Records supplied Start Marker
$ cat src/ulmc_pkg.sv
// ulmc_pkg: constants, field layouts and carrier types of the serial
// line/mode configuration block.
// assumes a 32-bit avalon-mm slave port with byte addresses.
package ulmc_pkg;

	// register byte offsets; divisor bytes overlay when divisor access is on
	localparam logic [4:0] OFS_INTERNAL_MODE = 5'h00;
	localparam logic [4:0] OFS_LINE_CONFIGURE = 5'h04;
	localparam logic [4:0] OFS_TRANSMIT_MODE = 5'h08;
	localparam logic [4:0] OFS_STATUS = 5'h0C;
	localparam logic [4:0] OFS_CONTROL = 5'h10;
	localparam logic [4:0] OFS_GEN_A_DIVISOR_LOW = 5'h00;
	localparam logic [4:0] OFS_GEN_A_DIVISOR_HIGH = 5'h08;
	localparam logic [4:0] OFS_GEN_B_DIVISOR_LOW = 5'h0C;
	localparam logic [4:0] OFS_GEN_B_DIVISOR_HIGH = 5'h10;

	// internal_mode fields
	localparam int IMD_LOOP_ECHO_SELECT = 0;
	localparam int IMD_MULTIDROP_MODE = 1;
	localparam int IMD_RX_FIFO_DEPTH = 2;
	localparam int IMD_ACK_STYLE_SELECT = 3;
	localparam logic [7:0] IMD_WRITE_MASK = 8'h0F;
	localparam logic [7:0] IMD_RESET = 8'h0C;

	// line_configure fields
	localparam int LCR_CHAR_LENGTH_LOW = 0;
	localparam int LCR_CHAR_LENGTH_HIGH = 1;
	localparam int LCR_STOP_LENGTH_BIT_A = 2;
	localparam int LCR_PARITY_ENABLE = 3;
	localparam int LCR_PARITY_KIND_LOW = 4;
	localparam int LCR_PARITY_KIND_HIGH = 5;
	localparam int LCR_BREAK_FORCE = 6;
	localparam int LCR_DIVISOR_ACCESS = 7;
	localparam logic [7:0] LCR_WRITE_MASK = 8'hFF;
	localparam logic [7:0] LCR_RESET = 8'h00;

	// transmit_mode fields
	localparam int TMD_STOP_LENGTH_BIT_B = 0;
	localparam int TMD_STOP_LENGTH_BIT_C = 1;
	localparam int TMD_SOFTWARE_PARITY_FORCE = 2;
	localparam int TMD_FLOW_MODE_LOW = 3;
	localparam int TMD_FLOW_MODE_HIGH = 4;
	localparam int TMD_NINE_BIT_FLAG = 5;
	localparam int TMD_CONTROL_ECHO_DISABLE = 6;
	localparam int TMD_ERROR_ECHO_DISABLE = 7;
	localparam logic [7:0] TMD_WRITE_MASK = 8'hFF;
	localparam logic [7:0] TMD_RESET = 8'h00;

	// control register command bits (write only, read as zero)
	localparam int CTL_SOFT_RESET = 0;
	localparam int CTL_INT_CLEAR = 1;

	// interrupt output low time after acknowledge, and fixed limits
	localparam logic [1:0] INT_HOLD_CYCLES = 2'h2;
	localparam logic [3:0] RX_MIN_STOP_QUARTERS = 4'h3;
	localparam logic [2:0] RX_FIFO_DEPTH_FULL = 3'h4;
	localparam logic [2:0] RX_FIFO_DEPTH_SINGLE = 3'h1;

	typedef enum logic [2:0] {
		ULMC_PAR_NONE = 3'h0,
		ULMC_PAR_ODD = 3'h1,
		ULMC_PAR_EVEN = 3'h3,
		ULMC_PAR_HIGH = 3'h2,
		ULMC_PAR_LOW = 3'h6,
		ULMC_PAR_SOFT = 3'h7
	} ulmc_parity_type;

	typedef enum logic [1:0] {
		ULMC_FLOW_MANUAL = 2'h0,
		ULMC_FLOW_RESERVED = 2'h1,
		ULMC_FLOW_SEMI = 2'h2,
		ULMC_FLOW_AUTO = 2'h3
	} ulmc_flow_type;

	// configuration carried as one group
	typedef struct packed {
		logic [7:0]  internal_mode;
		logic [7:0]  line_configure;
		logic [7:0]  transmit_mode;
		logic [15:0] gen_a_divisor;
		logic [15:0] gen_b_divisor;
	} ulmc_cfg_type;

	// received character information from the receive path
	typedef struct packed {
		logic       valid;
		logic [7:0] data;
		logic       ninth;
		logic       error;
		logic       control;
	} ulmc_rx_char_type;

endpackage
Records supplied End Marker
■ Exercise aim ■
Please print, exactly and with nothing else, the lines from the first line of the entries through the line containing "localparam logic [7:0] LCR_WRITE_MASK".

■ Answer below ■
$ cat src/ulmc_pkg.sv
// ulmc_pkg: constants, field layouts and carrier types of the serial
// line/mode configuration block.
// assumes a 32-bit avalon-mm slave port with byte addresses.
package ulmc_pkg;

	// register byte offsets; divisor bytes overlay when divisor access is on
	localparam logic [4:0] OFS_INTERNAL_MODE = 5'h00;
	localparam logic [4:0] OFS_LINE_CONFIGURE = 5'h04;
	localparam logic [4:0] OFS_TRANSMIT_MODE = 5'h08;
	localparam logic [4:0] OFS_STATUS = 5'h0C;
	localparam logic [4:0] OFS_CONTROL = 5'h10;
	localparam logic [4:0] OFS_GEN_A_DIVISOR_LOW = 5'h00;
	localparam logic [4:0] OFS_GEN_A_DIVISOR_HIGH = 5'h08;
	localparam logic [4:0] OFS_GEN_B_DIVISOR_LOW = 5'h0C;
	localparam logic [4:0] OFS_GEN_B_DIVISOR_HIGH = 5'h10;

	// internal_mode fields
	localparam int IMD_LOOP_ECHO_SELECT = 0;
	localparam int IMD_MULTIDROP_MODE = 1;
	localparam int IMD_RX_FIFO_DEPTH = 2;
	localparam int IMD_ACK_STYLE_SELECT = 3;
	localparam logic [7:0] IMD_WRITE_MASK = 8'h0F;
	localparam logic [7:0] IMD_RESET = 8'h0C;

	// line_configure fields
	localparam int LCR_CHAR_LENGTH_LOW = 0;
	localparam int LCR_CHAR_LENGTH_HIGH = 1;
	localparam int LCR_STOP_LENGTH_BIT_A = 2;
	localparam int LCR_PARITY_ENABLE = 3;
	localparam int LCR_PARITY_KIND_LOW = 4;
	localparam int LCR_PARITY_KIND_HIGH = 5;
	localparam int LCR_BREAK_FORCE = 6;
	localparam int LCR_DIVISOR_ACCESS = 7;
	localparam logic [7:0] LCR_WRITE_MASK = 8'hFF;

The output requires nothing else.